BİLGİSAYAR BAĞIMLILIĞI ÇOK TEHLİKELİ BOYUTLARA
YÜKSELDİ
Aileler de çocuklarının yemeklerini bilgisayar, tablet, cep telefonu gibi cihazların başından kalkmadan acele ile yediklerini ifade ediyor. Uykuda geçirmeleri gereken zamanı internet başında geçiren çocuk sayısı da azımsanmayacak ölçüde.
Arkadaş ortamlarında bile bilgisayar-cep telefonu oyunları oynayan bilgisayar bağımlısı bu çocuklar, arkadaşlarını da internetten seçiyor. Toplumun karşılaşacağı tehlikeli bir bağımlılığın boyutlarını göstermek için bu çalışmayı yaptığını aktaran Prof. Kural, “Bilgisayar bağımlılığı çok tehlikeli boyutlara yükseldi. Bu durum beraberinde kötü alışkanlıkları getiriyor. İnternette madde bağımlısı genç çok. Madde bağımlılarıyla tanışan çocuklar kötü alışkanlıkların pençesine düşebiliyor. Aileler çok dikkatli olmalı. Okul yönetimleri, velilere bu konuda eğitimler düzenlemeli.” diye konuşuyor.

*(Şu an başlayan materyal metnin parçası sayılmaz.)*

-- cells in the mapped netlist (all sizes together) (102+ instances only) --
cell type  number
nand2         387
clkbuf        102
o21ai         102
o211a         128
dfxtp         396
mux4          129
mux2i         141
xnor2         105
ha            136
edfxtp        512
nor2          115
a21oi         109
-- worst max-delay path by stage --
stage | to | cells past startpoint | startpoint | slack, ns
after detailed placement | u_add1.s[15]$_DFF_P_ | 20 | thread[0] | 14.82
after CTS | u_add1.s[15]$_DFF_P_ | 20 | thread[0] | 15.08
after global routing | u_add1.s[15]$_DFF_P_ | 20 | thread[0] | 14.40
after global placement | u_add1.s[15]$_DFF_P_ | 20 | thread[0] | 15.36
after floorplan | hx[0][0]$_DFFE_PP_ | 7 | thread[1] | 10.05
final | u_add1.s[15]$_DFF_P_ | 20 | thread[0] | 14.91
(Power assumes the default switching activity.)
## src/rtl/mem_bus_arbiter.sv

```systemverilog
// Two-master arbiter/sequencer for the shared data-memory bus with programmable wait states.
// Define ARB_FIXED_PRIO_EN to give master 0 fixed priority instead of round-robin.
module mem_bus_arbiter #(
  parameter int unsigned ADDR_W      = 32,
  parameter int unsigned DATA_W      = 32,
  parameter int unsigned WAIT_CYCLES = 1
) (
  input  logic              clk,
  input  logic              reset,
  input  logic              m0_req,
  input  logic              m0_we,
  input  logic [ADDR_W-1:0] m0_addr,
  input  logic [DATA_W-1:0] m0_wdata,
  output logic              m0_ack,
  output logic [DATA_W-1:0] m0_rdata,
  input  logic              m1_req,
  input  logic              m1_we,
  input  logic [ADDR_W-1:0] m1_addr,
  input  logic [DATA_W-1:0] m1_wdata,
  output logic              m1_ack,
  output logic [DATA_W-1:0] m1_rdata,
  output logic              bus_rd,
  output logic              bus_wr,
  output logic [ADDR_W-1:0] bus_addr,
  output logic [DATA_W-1:0] bus_wdata,
  input  logic [DATA_W-1:0] bus_rdata,
  output logic [1:0]        gnt,
  output logic              busy
);

  localparam int unsigned CNT_W = 4;

  typedef enum logic [1:0] {IDLE, ACCESS, RESP} state_t;

  state_t            state_q, state_d;
  logic [CNT_W-1:0]  cnt_q, cnt_d;
  logic              we_q, we_d;
  logic              owner_q, owner_d;
  logic              last_owner_q, last_owner_d;
  logic [DATA_W-1:0] rdata_q, rdata_d;
  logic [1:0]        gnt_d;
  logic              bus_rd_d, bus_wr_d, busy_d, m0_ack_d, m1_ack_d;
  logic [ADDR_W-1:0] bus_addr_d;
  logic [DATA_W-1:0] bus_wdata_d;
  logic              win_c;

  // Winner index (1 = master 1), meaningful only when some request is up
`ifdef ARB_FIXED_PRIO_EN
  assign win_c = ~m0_req;
`else
  assign win_c = (m0_req & m1_req) ? ~last_owner_q : m1_req;
`endif

  assign m0_rdata = rdata_q;
  assign m1_rdata = rdata_q;

  // Next-state and next-output logic
  always_comb begin
    state_d      = state_q;
    cnt_d        = cnt_q;
    we_d         = we_q;
    owner_d      = owner_q;
    last_owner_d = last_owner_q;
    rdata_d      = rdata_q;
    gnt_d        = gnt;
    busy_d       = busy;
    bus_addr_d   = bus_addr;
    bus_wdata_d  = bus_wdata;
    bus_rd_d     = 1'b0;
    bus_wr_d     = 1'b0;
    m0_ack_d     = 1'b0;
    m1_ack_d     = 1'b0;
    case (state_q)
      IDLE: begin
        if (m0_req || m1_req) begin
          state_d     = ACCESS;
          owner_d     = win_c;
          we_d        = win_c ? m1_we : m0_we;
          bus_addr_d  = win_c ? m1_addr : m0_addr;
          bus_wdata_d = win_c ? m1_wdata : m0_wdata;
          cnt_d       = CNT_W'(WAIT_CYCLES);
          gnt_d       = win_c ? 2'b10 : 2'b01;
          bus_rd_d    = ~we_d;
          bus_wr_d    = we_d;
          busy_d      = 1'b1;
        end
      end
      ACCESS: begin
        if (cnt_q == '0) begin
          state_d  = RESP;
          m0_ack_d = ~owner_q;
          m1_ack_d = owner_q;
          if (!we_q) rdata_d = bus_rdata;
        end else begin
          cnt_d    = cnt_q - CNT_W'(1);
          bus_rd_d = ~we_q;
          bus_wr_d = we_q;
        end
      end
      RESP: begin
        state_d      = IDLE;
        gnt_d        = 2'b00;
        busy_d       = 1'b0;
        last_owner_d = owner_q;
      end
      default: begin
        state_d  = IDLE;
        gnt_d    = 2'b00;
        busy_d   = 1'b0;
      end
    endcase
  end

  // State and registered outputs; reset drops strobes immediately
  always_ff @(posedge clk or posedge reset) begin
    if (reset) begin
      state_q      <= IDLE;
      cnt_q        <= '0;
      we_q         <= 1'b0;
      owner_q      <= 1'b0;
      last_owner_q <= 1'b1;
      rdata_q      <= '0;
      gnt          <= 2'b00;
      busy         <= 1'b0;
      bus_addr     <= '0;
      bus_wdata    <= '0;
      bus_rd       <= 1'b0;
      bus_wr       <= 1'b0;
      m0_ack       <= 1'b0;
      m1_ack       <= 1'b0;
    end else begin
      state_q      <= state_d;
      cnt_q        <= cnt_d;
      we_q         <= we_d;
      owner_q      <= owner_d;
      last_owner_q <= last_owner_d;
      rdata_q      <= rdata_d;
      gnt          <= gnt_d;
      busy         <= busy_d;
      bus_addr     <= bus_addr_d;
      bus_wdata    <= bus_wdata_d;
      bus_rd       <= bus_rd_d;
      bus_wr       <= bus_wr_d;
      m0_ack       <= m0_ack_d;
      m1_ack       <= m1_ack_d;
    end
  end

endmodule

```
===== src/rtl/tri_edge_fn.sv =====
// Edge function of segment a->b evaluated at p,
// plus its per-pixel x and y increments.
module tri_edge_fn
    import gpu_shapes_pkg::*;
#(
    parameter int COORD_W = 8
) (
    input  logic [COORD_W-1:0]                 ax,
    input  logic [COORD_W-1:0]                 ay,
    input  logic [COORD_W-1:0]                 bx,
    input  logic [COORD_W-1:0]                 by,
    input  logic [COORD_W-1:0]                 px,
    input  logic [COORD_W-1:0]                 py,
    output logic signed [edge_w(COORD_W)-1:0] e,
    output logic signed [edge_w(COORD_W)-1:0] step_x,
    output logic signed [edge_w(COORD_W)-1:0] step_y
);

    localparam int EW = edge_w(COORD_W);

    logic signed [EW-1:0] dx;
    logic signed [EW-1:0] dy;
    logic signed [EW-1:0] qx;
    logic signed [EW-1:0] qy;

    always_comb begin
        dx     = EW'(bx) - EW'(ax);
        dy     = EW'(by) - EW'(ay);
        qx     = EW'(px) - EW'(ax);
        qy     = EW'(py) - EW'(ay);
        e      = dx * qy - dy * qx;
        step_x = -dy;
        step_y = dx;
    end

endmodule


===== src/rtl/tri_raster.sv =====
// Scan-converts one triangle over its bounding box using
// incremental edge functions; emits covered pixels over valid/ready.
module tri_raster
    import gpu_shapes_pkg::*;
#(
    parameter int COORD_W = 8,
    parameter int COLOR_W = 24
) (
    input  logic               clk,
    input  logic               rst_n,
    input  logic               start,
    input  logic [COORD_W-1:0] x0,
    input  logic [COORD_W-1:0] y0,
    input  logic [COORD_W-1:0] x1,
    input  logic [COORD_W-1:0] y1,
    input  logic [COORD_W-1:0] x2,
    input  logic [COORD_W-1:0] y2,
    input  logic [COLOR_W-1:0] color,
    input  logic               pixel_ready,
    output logic               pixel_valid,
    output logic [COORD_W-1:0] pixel_x,
    output logic [COORD_W-1:0] pixel_y,
    output logic [COLOR_W-1:0] pixel_color,
    output logic               busy,
    output logic               done,
    output logic [2*COORD_W:0] pixel_count
);

    localparam int EW = edge_w(COORD_W);
    localparam int CW = COORD_W + 1;
    localparam int NW = 2 * COORD_W + 1;

    tri_state_t state_q;
    tri_state_t state_d;

    logic [COORD_W-1:0]   vx [3];
    logic [COORD_W-1:0]   vy [3];
    logic [COLOR_W-1:0]   col_q;
    logic [CW-1:0]        minx_q;
    logic [CW-1:0]        maxx_q;
    logic [CW-1:0]        maxy_q;
    logic [CW-1:0]        cx_q;
    logic [CW-1:0]        cy_q;
    logic                 area_neg_q;
    logic                 scan_end_q;
    logic signed [EW-1:0] ec_q [3];
    logic signed [EW-1:0] er_q [3];
    logic signed [EW-1:0] sx_q [3];
    logic signed [EW-1:0] sy_q [3];

    logic signed [EW-1:0] e_c [3];
    logic signed [EW-1:0] sx_c [3];
    logic signed [EW-1:0] sy_c [3];
    logic signed [EW-1:0] area_c;
    logic [COORD_W-1:0]   bminx;
    logic [COORD_W-1:0]   bminy;
    logic [COORD_W-1:0]   bmaxx;
    logic [COORD_W-1:0]   bmaxy;
    logic [2:0]           nonneg;
    logic [2:0]           nonpos;
    logic                 covered;
    logic                 xfer;
    logic                 adv;
    logic                 last;
    logic                 row_end;

    function automatic logic [COORD_W-1:0] min3(
        input logic [COORD_W-1:0] a,
        input logic [COORD_W-1:0] b,
        input logic [COORD_W-1:0] c
    );
        logic [COORD_W-1:0] m;
        m = (a < b) ? a : b;
        return (c < m) ? c : m;
    endfunction

    function automatic logic [COORD_W-1:0] max3(
        input logic [COORD_W-1:0] a,
        input logic [COORD_W-1:0] b,
        input logic [COORD_W-1:0] c
    );
        logic [COORD_W-1:0] m;
        m = (a > b) ? a : b;
        return (c > m) ? c : m;
    endfunction

    always_comb begin
        bminx = min3(vx[0], vx[1], vx[2]);
        bminy = min3(vy[0], vy[1], vy[2]);
        bmaxx = max3(vx[0], vx[1], vx[2]);
        bmaxy = max3(vy[0], vy[1], vy[2]);
    end

    // Twice the signed area: E_01 evaluated at v2.
    always_comb begin
        area_c = (EW'(vx[1]) - EW'(vx[0])) * (EW'(vy[2]) - EW'(vy[0]))
               - (EW'(vy[1]) - EW'(vy[0])) * (EW'(vx[2]) - EW'(vx[0]));
    end

    // Edge g runs from vertex g+1 to g+2: E_12, E_20, E_01.
    for (genvar g = 0; g < 3; g++) begin : g_edge
        tri_edge_fn #(
            .COORD_W(COORD_W)
        ) u_edge (
            .ax    (vx[(g+1)%3]),
            .ay    (vy[(g+1)%3]),
            .bx    (vx[(g+2)%3]),
            .by    (vy[(g+2)%3]),
            .px    (bminx),
            .py    (bminy),
            .e     (e_c[g]),
            .step_x(sx_c[g]),
            .step_y(sy_c[g])
        );
    end

    always_comb begin
        nonneg = '0;
        nonpos = '0;
        for (int i = 0; i < 3; i++) begin
            nonneg[i] = ~ec_q[i][EW-1];
            nonpos[i] = ec_q[i][EW-1] | ~|ec_q[i];
        end
        covered = area_neg_q ? &nonpos : &nonneg;
    end

    always_comb begin
        xfer    = pixel_valid & pixel_ready;
        adv     = (state_q == S_SCAN) & ~scan_end_q
                & (~pixel_valid | pixel_ready);
        row_end = (cx_q == maxx_q);
        last    = row_end & (cy_q == maxy_q);
        busy    = (state_q != S_IDLE);
        done    = (state_q == S_FINISH);
    end

    always_comb begin
        state_d = state_q;
        unique case (state_q)
            S_IDLE: begin
                if (start) state_d = S_SETUP;
            end
            S_SETUP: begin
                state_d = (area_c != '0) ? S_SCAN : S_FINISH;
            end
            S_SCAN: begin
                if (scan_end_q && (!pixel_valid || pixel_ready))
                    state_d = S_FINISH;
            end
            S_FINISH: state_d = S_IDLE;
            default:  state_d = S_IDLE;
        endcase
    end

    always_ff @(posedge clk or negedge rst_n) begin
        if (!rst_n) state_q <= S_IDLE;
        else        state_q <= state_d;
    end

    always_ff @(posedge clk or negedge rst_n) begin
        if (!rst_n) begin
            for (int i = 0; i < 3; i++) begin
                vx[i]   <= '0;
                vy[i]   <= '0;
                ec_q[i] <= '0;
                er_q[i] <= '0;
                sx_q[i] <= '0;
                sy_q[i] <= '0;
            end
            col_q       <= '0;
            minx_q      <= '0;
            maxx_q      <= '0;
            maxy_q      <= '0;
            cx_q        <= '0;
            cy_q        <= '0;
            area_neg_q  <= 1'b0;
            scan_end_q  <= 1'b0;
            pixel_valid <= 1'b0;
            pixel_x     <= '0;
            pixel_y     <= '0;
            pixel_color <= '0;
            pixel_count <= '0;
        end else begin
            if (xfer) pixel_count <= pixel_count + NW'(1);
            unique case (state_q)
                S_IDLE: begin
                    if (start) begin
                        vx[0]       <= x0;
                        vy[0]       <= y0;
                        vx[1]       <= x1;
                        vy[1]       <= y1;
                        vx[2]       <= x2;
                        vy[2]       <= y2;
                        col_q       <= color;
                        pixel_count <= '0;
                        scan_end_q  <= 1'b0;
                    end
                end
                S_SETUP: begin
                    area_neg_q <= area_c[EW-1];
                    minx_q     <= CW'(bminx);
                    maxx_q     <= CW'(bmaxx);
                    maxy_q     <= CW'(bmaxy);
                    cx_q       <= CW'(bminx);
                    cy_q       <= CW'(bminy);
                    for (int i = 0; i < 3; i++) begin
                        ec_q[i] <= e_c[i];
                        er_q[i] <= e_c[i];
                        sx_q[i] <= sx_c[i];
                        sy_q[i] <= sy_c[i];
                    end
                end
                S_SCAN: begin
                    if (adv) begin
                        pixel_valid <= covered;
                        if (covered) begin
                            pixel_x     <= cx_q[COORD_W-1:0];
                            pixel_y     <= cy_q[COORD_W-1:0];
                            pixel_color <= col_q;
                        end
                        // Row start values carry the y-step; x-step runs within a row.
                        if (last) begin
                            scan_end_q <= 1'b1;
                        end else if (row_end) begin
                            cx_q <= minx_q;
                            cy_q <= cy_q + CW'(1);
                            for (int i = 0; i < 3; i++) begin
                                er_q[i] <= er_q[i] + sy_q[i];
                                ec_q[i] <= er_q[i] + sy_q[i];
                            end
                        end else begin
                            cx_q <= cx_q + CW'(1);
                            for (int i = 0; i < 3; i++)
                                ec_q[i] <= ec_q[i] + sx_q[i];
                        end
                    end else if (xfer) begin
                        pixel_valid <= 1'b0;
                    end
                end
                S_FINISH: pixel_valid <= 1'b0;
                default: ;
            endcase
        end
    end

endmodule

‘ÇOCUKLARA, BİLGİSAYAR DIŞINDA OYUN FIRSATLARI SUNULMALI’
Çocukların bilgisayar başında geçirdiği zamanın sınırlı olması gerektiğini belirten Uzman Pedagog Sevil Yavuz, “Aileler çocuklarına arkadaşlarıyla zaman geçirebileceği fırsatlar oluşturmalı. Çocukların dışarıda özgürce oyun oynamaya ihtiyacı var.” diyor. Uzman pedagog şu önerilerde bulunuyor: “Aile ödevleri için izin vermeli. Ancak ödev dışında eğitici bir oyun oynamak istese bile süre kısıtlı olmalı.
Çocukla birlikte karar alınmalı. Bir günlük plan yapılmalı ve bu planda bilgisayar oyununa ayrılacak zaman tayin edilmeli. Bazı çocukların psikolojik problemleri olduğu için çok fazla bilgisayar oyunu oynayabiliyor. Bu çocuklar mutlaka uzman bir pedagoga götürülmeli.” İnterneti yasaklamanın çare olmadığını söyleyen Pedagog Ali Çankırılı ise çocuğun internete niçin yöneldiğinin tespit edilmesi gerektiğini belirtiyor.
Genellikle gerçek hayatta arkadaşı olmayan, içe kapanık, özgüveni zayıf, psikolojisi bozuk, zararlı alışkanlıkları ve karamsar düşünceleri olan, ailesiyle sorun yaşayan çocukların internette arkadaş aradığına dikkat çeken Çankırılı, “Oyun siteleri oyunlarını sanal puan ve ödüller kazandıracak şekilde kurguluyor. Çocuk, eline maddi anlamda bir ödül geçmese de ‘şu kadar puan kazandım, şu kadar oyuncuyu geride bıraktım’ şeklinde heyecan ve övünç yaşıyor. Bunun devamında çocuklar internet üzerinden arkadaşlıklar kurmaya başlıyor.” diyor.